To the one who has it all together
- Matt Graham
- Jun 24, 2020
- 4 min read
Updated: Jan 10, 2021
I have a tendency to hold onto things that I should probably let go of. A few weeks ago I was going through old high school graduation cards. As I was sifting through the pile, I found one that stood out to me more than the rest. In beautiful handwriting, it said, "To the one who has it all together."
Around that time I was cleaning out old trophies and medals and found a similarly amusing phrase. Engraved at the bottom of one trophy, I read "Matt Graham: Most Likely to Succeed."
I'm not sure exactly what part of my life has lead people to believe I have it all together. Maybe it's because I have red hair, and that throws people off. Or maybe it's because I like taking cool pictures. Or maybe they think saying it will make it true. I'm not sure.
It's so easy for me to look at the highlights of other's lives and think "I want that." It's much more difficult for me to understand that there are plenty of negative aspects of their lives as well. We all have struggles. We all face trials. But we want the good without the bad. Why do we want such shallow rewards?
About halfway through the year, it hit me: I might not make it. As someone who has spent his life moving forward, it confused me to realize that I may finally need to take a step back.
I'm not sure if this realization should've shocked me; I learned in college that nearly 50% of new teachers are done within the first five years (and that number rises for those teaching science). I still remember sitting in class when the professor told me this. I recall looking around and arrogantly thinking that I could figure out exactly who would make it and who wouldn't.
I wasn't always going to be a teacher; at first I thought I'd be an engineer. I think I would've hated that. God knew, and he called me towards something different. He does that.
Teaching was everything I thought it would be. It was difficult yet meaningful. It was impossible, yet important. Each day was a new opportunity to show care, patience, and love to students that may not have had a ton of that ever before.
Last year, I remember telling my friend that the hardest part of teaching for me was realizing that my best wasn't enough. At the time, this meant that no matter how hard I worked, how much I cared, and what I did, there would still be things that I wasn't able to accomplish in my classroom. I could care well for students, yet there was still the possibility that some of my students would fail. There was the possibility that I couldn't help them in the ways they needed to be helped. That was hard for me to accept. It's still hard for me to accept.

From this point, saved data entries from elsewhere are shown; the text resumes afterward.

<file path="config.mk">
export PLATFORM = sky130hd
export DESIGN_NAME = gib_register_bank
export DESIGN_NICKNAME = d
export VERILOG_FILES = /design/src/verilog/gib_register_bank.v
export VERILOG_INCLUDE_DIRS = /design/src /design/src/verilog
export SDC_FILE = /design/constraint.sdc
export NUM_CORES = 1
export LEC_CHECK = 0
export BUFFER_PORTS_ARGS = -buffer_cell sky130_fd_sc_hd__buf_2
export CORE_ASPECT_RATIO = 1.75
export CORE_MARGIN = 2
export CORE_UTILIZATION = 54
export DETAILED_ROUTE_END_ITERATION = 8
export PLACE_DENSITY = 0.8
export SYNTH_ARGS = -nofsm -noshare
export SYNTH_HDL_FRONTEND = slang
export SYNTH_SLANG_ARGS = --single-unit
</file>
<file path="constraint.sdc">
create_clock -name clock -period 2.3 [get_ports clock]
set_input_delay 0.23 -clock clock [delete_from_list [all_inputs] [get_ports clock]]
set_output_delay 0.23 -clock clock [all_outputs]
set_load 0.005 [all_outputs]
</file>
<file path="src/verilog/gib_map.vh">
`ifndef GIB_MAP_VH
`define GIB_MAP_VH
// ----------------------------------------
// register offsets
// ----------------------------------------
`define GIB_OFF_MEM_FIRST 8'h18
`define GIB_OFF_MEM_SECOND 8'h1c
`define GIB_OFF_PORT_REQ 8'h20
`define GIB_OFF_FIFO_TRIM 8'h24
`define GIB_OFF_LEGACY_A 8'h28
`define GIB_OFF_LEGACY_B 8'h2c
// ----------------------------------------
// writable masks and reset values
// ----------------------------------------
`define GIB_MASK_MEM_FIRST 32'h3c40_0000
`define GIB_MASK_MEM_SECOND 32'hc000_0000
`define GIB_MASK_PORT_REQ 32'h0000_07f1
`define GIB_MASK_FIFO_TRIM 32'h0fff_ffff
`define GIB_MASK_LEGACY_A 32'h07ff_ffcf
`define GIB_MASK_LEGACY_B 32'h7fff_ffff
`define GIB_RST_MEM_FIRST 32'h0040_0000
`define GIB_RST_MEM_SECOND 32'h0000_0000
`define GIB_RST_PORT_REQ 32'h0000_0490
`define GIB_RST_FIFO_TRIM 32'h0000_0bfb
`define GIB_RST_LEGACY_A 32'h0040_0004
`define GIB_RST_LEGACY_B 32'h0000_0000
// ----------------------------------------
// field positions
// ----------------------------------------
`define GIB_M1_TRL_LO 22
`define GIB_M1_CHIPS 26
`define GIB_M1_DENS 29:27
`define GIB_M2_SDRAM 30
`define GIB_M2_TRL_HI 31
`define GIB_PR_PRIO 0
`define GIB_PR_FULL 6:4
`define GIB_PR_FILL 10:7
`define GIB_PR_OUTST 31:27
`define GIB_FT_TEX_LOW 3:0
`define GIB_FT_TEX_HIGH 7:4
`define GIB_FT_PIX_HIGH 11:8
`define GIB_FT_NO_LIMIT 12
`define GIB_FT_MIN3 13
`define GIB_FT_MISS 14
`define GIB_FT_TV_INV 15
`define GIB_FT_TV_DEL 19:16
`define GIB_FT_AA_INV 20
`define GIB_FT_AA_DEL 24:21
`define GIB_FT_PORT_CFG 27:25
`define GIB_LA_DISABLE 0
`define GIB_LA_CLUT8 2
`define GIB_LA_DEC_OFF 3
`define GIB_LA_WAKE 8
`define GIB_LA_LEG_OFF 9
`define GIB_LA_CFG_OFF 10
`define GIB_LA_NO_FETCH 12
`define GIB_LA_BASE_LO 21:14
`define GIB_LA_REF_TMO 22
`define GIB_LA_BASE_HI 24:23
`define GIB_LA_RD_HI 26:25
`define GIB_LB_WR_LO 9:0
`define GIB_LB_RD_LO 19:10
`define GIB_LB_CHAIN4 20
`define GIB_LB_LOCKS 28:21
`define GIB_LB_WR_HI 30:29
// ----------------------------------------
// constants
// ----------------------------------------
`define GIB_DENS_16MBIT 3'h1
`define GIB_OUTST_NONE 5'h1f
`define GIB_OUTST_MAX 5'h11
`define GIB_STRAP_LOAD 2'h2
`endif

</file>
<file path="src/verilog/gib_register_bank.v">
`timescale 1ns/10ps
`include "gib_map.vh"

// What this block does
// RQ1: second memory setup bit 30 selects memory kind, 1 plain DRAM, resets 0.
// RQ2: read-to-precharge delay is {second[31], first[22]}, reset code 1.
// RQ3: plain DRAM forces 16Mbit parts; density and chip count fields ignored.
// RQ4: fast fill with command bit 0 suppresses dither only for graphics RAM.
// RQ5: port request bit 0 forces high request priority, resets 0.
// RQ6: port request field 6:4 sets queue full level, resets 1.
// RQ7: field 10:7 sets returned data threshold; above it requests stall.
// RQ8: read-only field 31:27 shows outstanding requests, 1f none, 0 seventeen or more.
// RQ9: texture unit starts at high mark, drains to low mark; pixel mark.
// RQ10: bits 12..14: no read limit, minimum three reads, force misses.
// RQ11: tv and antialias clocks each get invert bit and 4-bit delay.
// RQ12: field 27:25 is memory port layout, reset from straps.
// RQ13: legacy setup bit 0 shuts off all VGA core access, strap reset.
// RQ14: bit 2 picks 8-bit palette lookup, resets 1.
// RQ15: bit 9 disables legacy decode and blocks enable port writes.
// RQ16: bit 8 selects motherboard wake port, strap reset.
// RQ17: bit 10 low enables config read-back via extended CRT index.
// RQ18: bit 12 stops VGA memory fetches during raster shift-out.
// RQ19: VGA base is 26-bit {24:23, 21:14, sixteen zeros}, reset zero.
// RQ20: bit 22 low gives three refreshes after blank; high timeout only.
// RQ21: second setup holds write aperture, chain-4 enable and read aperture low 10 bits; read aperture top bits are first setup 26:25.
// RQ22: bits 28:21 each lock writes to one timing group, reset unlocked.
// RQ23: reserved bits read zero and ignore writes.
module gib_register_bank (
   input wire clock,
   input wire rst_b,
   input wire [7:0] reg_addr,
   input wire [31:0] reg_wdata,
   input wire reg_write,
   input wire reg_read,
   output reg [31:0] reg_rdata,

   input wire strap_vga_disable,
   input wire strap_decode_off,
   input wire strap_wake_select,
   input wire strap_chip_count,
   input wire [2:0] strap_density,
   input wire [2:0] strap_port_config,
   input wire fast_fill_active,
   input wire fast_fill_command_bit0,
   input wire dither_enable,
   input wire [4:0] outstanding_count,
   input wire [3:0] pending_request_count,
   input wire [3:0] returned_data_count,
   input wire [3:0] texture_free_space,
   input wire [3:0] pixel_free_space,

   output reg memory_kind_sdram,
   output reg [1:0] read_to_precharge_delay,
   output reg [2:0] memory_density,
   output reg memory_chip_count,
   output reg dither_active,

   output reg port_high_priority,
   output reg request_queue_full,
   output reg port_request_stall,
   output reg texture_sequence_active,
   output reg pixel_sequence_start,
   output reg texture_read_limit_off,
   output reg texture_min_reads_three,
   output reg texture_force_miss,
   output reg tv_clock_invert,
   output reg [3:0] tv_clock_delay,
   output reg antialias_clock_invert,
   output reg [3:0] antialias_clock_delay,
   output reg [2:0] memory_port_layout,

   output reg vga_core_disable,
   output reg palette_width_8bit,
   output reg legacy_decode_off,
   output reg enable_port_write_block,
   output reg wake_port_motherboard,
   output reg config_readback_enable,
   output reg raster_fetch_off,
   output reg [25:0] vga_base_address,
   output reg refresh_on_hblank,
   output reg [11:0] bios_extension_write_aperture,
   output reg [11:0] bios_extension_read_aperture,
   output reg chain4_sequential,
   output reg [7:0] timing_lock
);

   // ----------------------------------------
   // helpers
   // ----------------------------------------
   function [31:0] merge;
      input [31:0] old_value;
      input [31:0] new_value;
      input [31:0] mask;
      begin
         merge = (old_value & ~mask) | (new_value & mask);
      end
   endfunction

   function [4:0] outstanding_code;
      input [4:0] count;
      begin
         if (count == 5'h00) begin
            outstanding_code = `GIB_OUTST_NONE;
         end else if (count >= `GIB_OUTST_MAX) begin
            outstanding_code = 5'h00;
         end else begin
            outstanding_code = `GIB_OUTST_MAX - count;
         end
      end
   endfunction

   // ----------------------------------------
   // strap synchronisers and load
   // ----------------------------------------
   reg [9:0] strap_meta;
   reg [9:0] strap_sync;
   reg [1:0] strap_wait;
   reg strap_loaded;
   wire strap_load;

   always @(posedge clock or negedge rst_b) begin
      if (!rst_b) begin
         strap_meta <= 10'h000;
         strap_sync <= 10'h000;
         strap_wait <= 2'h0;
         strap_loaded <= 1'b0;
      end else begin
         strap_meta <= {strap_vga_disable, strap_decode_off,
            strap_wake_select, strap_chip_count, strap_density,
            strap_port_config};
         strap_sync <= strap_meta;

         if (!strap_loaded) begin
            strap_wait <= strap_wait + 2'h1;
         end
         if (strap_wait == `GIB_STRAP_LOAD) begin
            strap_loaded <= 1'b1;
         end
      end
   end

   // straps reach the registers once the sync stages hold pin values
   assign strap_load = !strap_loaded && (strap_wait == `GIB_STRAP_LOAD);

   // ----------------------------------------
   // register file
   // ----------------------------------------
   reg [31:0] mem_first;
   reg [31:0] mem_second;
   reg [31:0] port_req;
   reg [31:0] fifo_trim;
   reg [31:0] legacy_a;
   reg [31:0] legacy_b;
   reg [31:0] next_rdata;

   always @(posedge clock or negedge rst_b) begin
      if (!rst_b) begin
         mem_first <= `GIB_RST_MEM_FIRST;
         mem_second <= `GIB_RST_MEM_SECOND; // RQ1
         port_req <= `GIB_RST_PORT_REQ; // RQ5
         fifo_trim <= `GIB_RST_FIFO_TRIM;
         legacy_a <= `GIB_RST_LEGACY_A;
         legacy_b <= `GIB_RST_LEGACY_B; // RQ22

      end else if (strap_load) begin
         mem_first[`GIB_M1_CHIPS] <= strap_sync[6];
         mem_first[`GIB_M1_DENS] <= strap_sync[5:3];
         fifo_trim[`GIB_FT_PORT_CFG] <= strap_sync[2:0]; // RQ12
         legacy_a[`GIB_LA_DISABLE] <= strap_sync[9]; // RQ13
         legacy_a[`GIB_LA_DEC_OFF] <= strap_sync[8];
         legacy_a[`GIB_LA_WAKE] <= strap_sync[7]; // RQ16
         legacy_a[`GIB_LA_LEG_OFF] <= strap_sync[7];

      end else if (reg_write) begin
         case (reg_addr)
            `GIB_OFF_MEM_FIRST: begin
               mem_first <= merge(mem_first, reg_wdata,
                  `GIB_MASK_MEM_FIRST); // RQ23
            end
            `GIB_OFF_MEM_SECOND: begin
               mem_second <= merge(mem_second, reg_wdata,
                  `GIB_MASK_MEM_SECOND); // RQ23
            end
            `GIB_OFF_PORT_REQ: begin
               port_req <= merge(port_req, reg_wdata,
                  `GIB_MASK_PORT_REQ); // RQ8
            end
            `GIB_OFF_FIFO_TRIM: begin
               fifo_trim <= merge(fifo_trim, reg_wdata,
                  `GIB_MASK_FIFO_TRIM);
            end
            `GIB_OFF_LEGACY_A: begin
               legacy_a <= merge(legacy_a, reg_wdata,
                  `GIB_MASK_LEGACY_A);
            end
            `GIB_OFF_LEGACY_B: begin
               legacy_b <= merge(legacy_b, reg_wdata,
                  `GIB_MASK_LEGACY_B);
            end
            default: begin
            end
         endcase
      end
   end

   // ----------------------------------------
   // read path
   // ----------------------------------------
   always @* begin
      next_rdata = 32'h0000_0000;

      case (reg_addr)
         `GIB_OFF_MEM_FIRST: begin
            next_rdata = mem_first;
         end
         `GIB_OFF_MEM_SECOND: begin
            next_rdata = mem_second;
         end
         `GIB_OFF_PORT_REQ: begin
            next_rdata = port_req;
            next_rdata[`GIB_PR_OUTST] =
               outstanding_code(outstanding_count); // RQ8
         end
         `GIB_OFF_FIFO_TRIM: begin
            next_rdata = fifo_trim;
         end
         `GIB_OFF_LEGACY_A: begin
            next_rdata = legacy_a;
         end
         `GIB_OFF_LEGACY_B: begin
            next_rdata = legacy_b;
         end
         default: begin
            next_rdata = 32'h0000_0000;
         end
      endcase
   end

   always @(posedge clock or negedge rst_b) begin
      if (!rst_b) begin
         reg_rdata <= 32'h0000_0000;
      end else if (reg_read) begin
         reg_rdata <= next_rdata;
      end else begin
         reg_rdata <= 32'h0000_0000;
      end
   end

   // ----------------------------------------
   // memory setup outputs
   // ----------------------------------------
   always @(posedge clock or negedge rst_b) begin
      if (!rst_b) begin
         memory_kind_sdram <= 1'b0;
         read_to_precharge_delay <= 2'h1;
         memory_density <= 3'h0;
         memory_chip_count <= 1'b0;
         dither_active <= 1'b0;
      end else begin
         memory_kind_sdram <= mem_second[`GIB_M2_SDRAM]; // RQ1
         read_to_precharge_delay <= {mem_second[`GIB_M2_TRL_HI],
            mem_first[`GIB_M1_TRL_LO]}; // RQ2

         if (mem_second[`GIB_M2_SDRAM]) begin
            memory_density <= `GIB_DENS_16MBIT; // RQ3
            memory_chip_count <= 1'b0; // RQ3
         end else begin
            memory_density <= mem_first[`GIB_M1_DENS];
            memory_chip_count <= mem_first[`GIB_M1_CHIPS];
         end
         dither_active <= dither_enable && !(fast_fill_active &&
            fast_fill_command_bit0 && !mem_second[`GIB_M2_SDRAM]); // RQ4
      end
   end

   // ----------------------------------------
   // port request tuning
   // ----------------------------------------
   always @(posedge clock or negedge rst_b) begin
      if (!rst_b) begin
         port_high_priority <= 1'b0;
         request_queue_full <= 1'b0;
         port_request_stall <= 1'b0;
      end else begin
         port_high_priority <= port_req[`GIB_PR_PRIO]; // RQ5

         request_queue_full <= pending_request_count >=
            {1'b0, port_req[`GIB_PR_FULL]}; // RQ6
         port_request_stall <= returned_data_count >
            port_req[`GIB_PR_FILL]; // RQ7
      end
   end

   // ----------------------------------------
   // fifo marks, texture cache, clock trims
   // ----------------------------------------
   always @(posedge clock or negedge rst_b) begin
      if (!rst_b) begin
         texture_sequence_active <= 1'b0;
         pixel_sequence_start <= 1'b0;
         texture_read_limit_off <= 1'b0;
         texture_min_reads_three <= 1'b0;
         texture_force_miss <= 1'b0;
         tv_clock_invert <= 1'b0;
         tv_clock_delay <= 4'h0;
         antialias_clock_invert <= 1'b0;
         antialias_clock_delay <= 4'h0;
         memory_port_layout <= 3'h0;
      end else begin
         if (texture_sequence_active) begin
            texture_sequence_active <= texture_free_space <
               fifo_trim[`GIB_FT_TEX_LOW]; // RQ9
         end else begin
            texture_sequence_active <= texture_free_space <
               fifo_trim[`GIB_FT_TEX_HIGH]; // RQ9
         end
         pixel_sequence_start <= pixel_free_space <
            fifo_trim[`GIB_FT_PIX_HIGH]; // RQ9

         texture_read_limit_off <= fifo_trim[`GIB_FT_NO_LIMIT]; // RQ10
         texture_min_reads_three <= fifo_trim[`GIB_FT_MIN3]; // RQ10
         texture_force_miss <= fifo_trim[`GIB_FT_MISS]; // RQ10

         tv_clock_invert <= fifo_trim[`GIB_FT_TV_INV]; // RQ11
         tv_clock_delay <= fifo_trim[`GIB_FT_TV_DEL]; // RQ11
         antialias_clock_invert <= fifo_trim[`GIB_FT_AA_INV]; // RQ11
         antialias_clock_delay <= fifo_trim[`GIB_FT_AA_DEL]; // RQ11
         memory_port_layout <= fifo_trim[`GIB_FT_PORT_CFG]; // RQ12
      end
   end

   // ----------------------------------------
   // legacy display setup
   // ----------------------------------------
   always @(posedge clock or negedge rst_b) begin
      if (!rst_b) begin
         vga_core_disable <= 1'b0;
         palette_width_8bit <= 1'b1;
         legacy_decode_off <= 1'b0;
         enable_port_write_block <= 1'b0;
         wake_port_motherboard <= 1'b0;
         config_readback_enable <= 1'b1;
         raster_fetch_off <= 1'b0;
         vga_base_address <= 26'h000_0000;
         refresh_on_hblank <= 1'b0;
         bios_extension_write_aperture <= 12'h000;
         bios_extension_read_aperture <= 12'h000;
         chain4_sequential <= 1'b0;
         timing_lock <= 8'h00;
      end else begin
         vga_core_disable <= legacy_a[`GIB_LA_DISABLE]; // RQ13
         palette_width_8bit <= legacy_a[`GIB_LA_CLUT8]; // RQ14
         legacy_decode_off <= legacy_a[`GIB_LA_LEG_OFF] ||
            legacy_a[`GIB_LA_DEC_OFF]; // RQ15
         enable_port_write_block <= legacy_a[`GIB_LA_LEG_OFF]; // RQ15
         wake_port_motherboard <= legacy_a[`GIB_LA_WAKE]; // RQ16
         config_readback_enable <= !legacy_a[`GIB_LA_CFG_OFF]; // RQ17
         raster_fetch_off <= legacy_a[`GIB_LA_NO_FETCH]; // RQ18

         vga_base_address <= {legacy_a[`GIB_LA_BASE_HI],
            legacy_a[`GIB_LA_BASE_LO], 16'h0000}; // RQ19
         refresh_on_hblank <= !legacy_a[`GIB_LA_REF_TMO]; // RQ20

         bios_extension_write_aperture <= {legacy_b[`GIB_LB_WR_HI],
            legacy_b[`GIB_LB_WR_LO]}; // RQ21
         bios_extension_read_aperture <= {legacy_a[`GIB_LA_RD_HI],
            legacy_b[`GIB_LB_RD_LO]}; // RQ21
         chain4_sequential <= legacy_b[`GIB_LB_CHAIN4]; // RQ21
         timing_lock <= legacy_b[`GIB_LB_LOCKS]; // RQ22
      end
   end

endmodule
</file>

This year it seemed like many of the difficult aspects of teaching were amplified. Perhaps someone else could have handled things better, but I struggled. A lot. At a certain point, I decided I couldn't do it again next year. Something would have to change. I had changed.
Deciding to leave my school to take a break is probably the hardest decision I have ever made. There's a huge part of me that doesn't want to admit that there were aspects of my job that I just wasn't able to handle. I don't like admitting that I wasn't able to find a great work-life balance, struggled forming relationships, and was often emotionally drained from interactions with students. It's not fun to say those things, but they're true.
One of my favorite things to tell students this year was that I've never met someone that has regretted doing their best. I stand by that statement. Though I had the most challenging year of my life, I'm glad that I'm able to say that I gave it everything I had. I'm not sure I can say that about most things in my life.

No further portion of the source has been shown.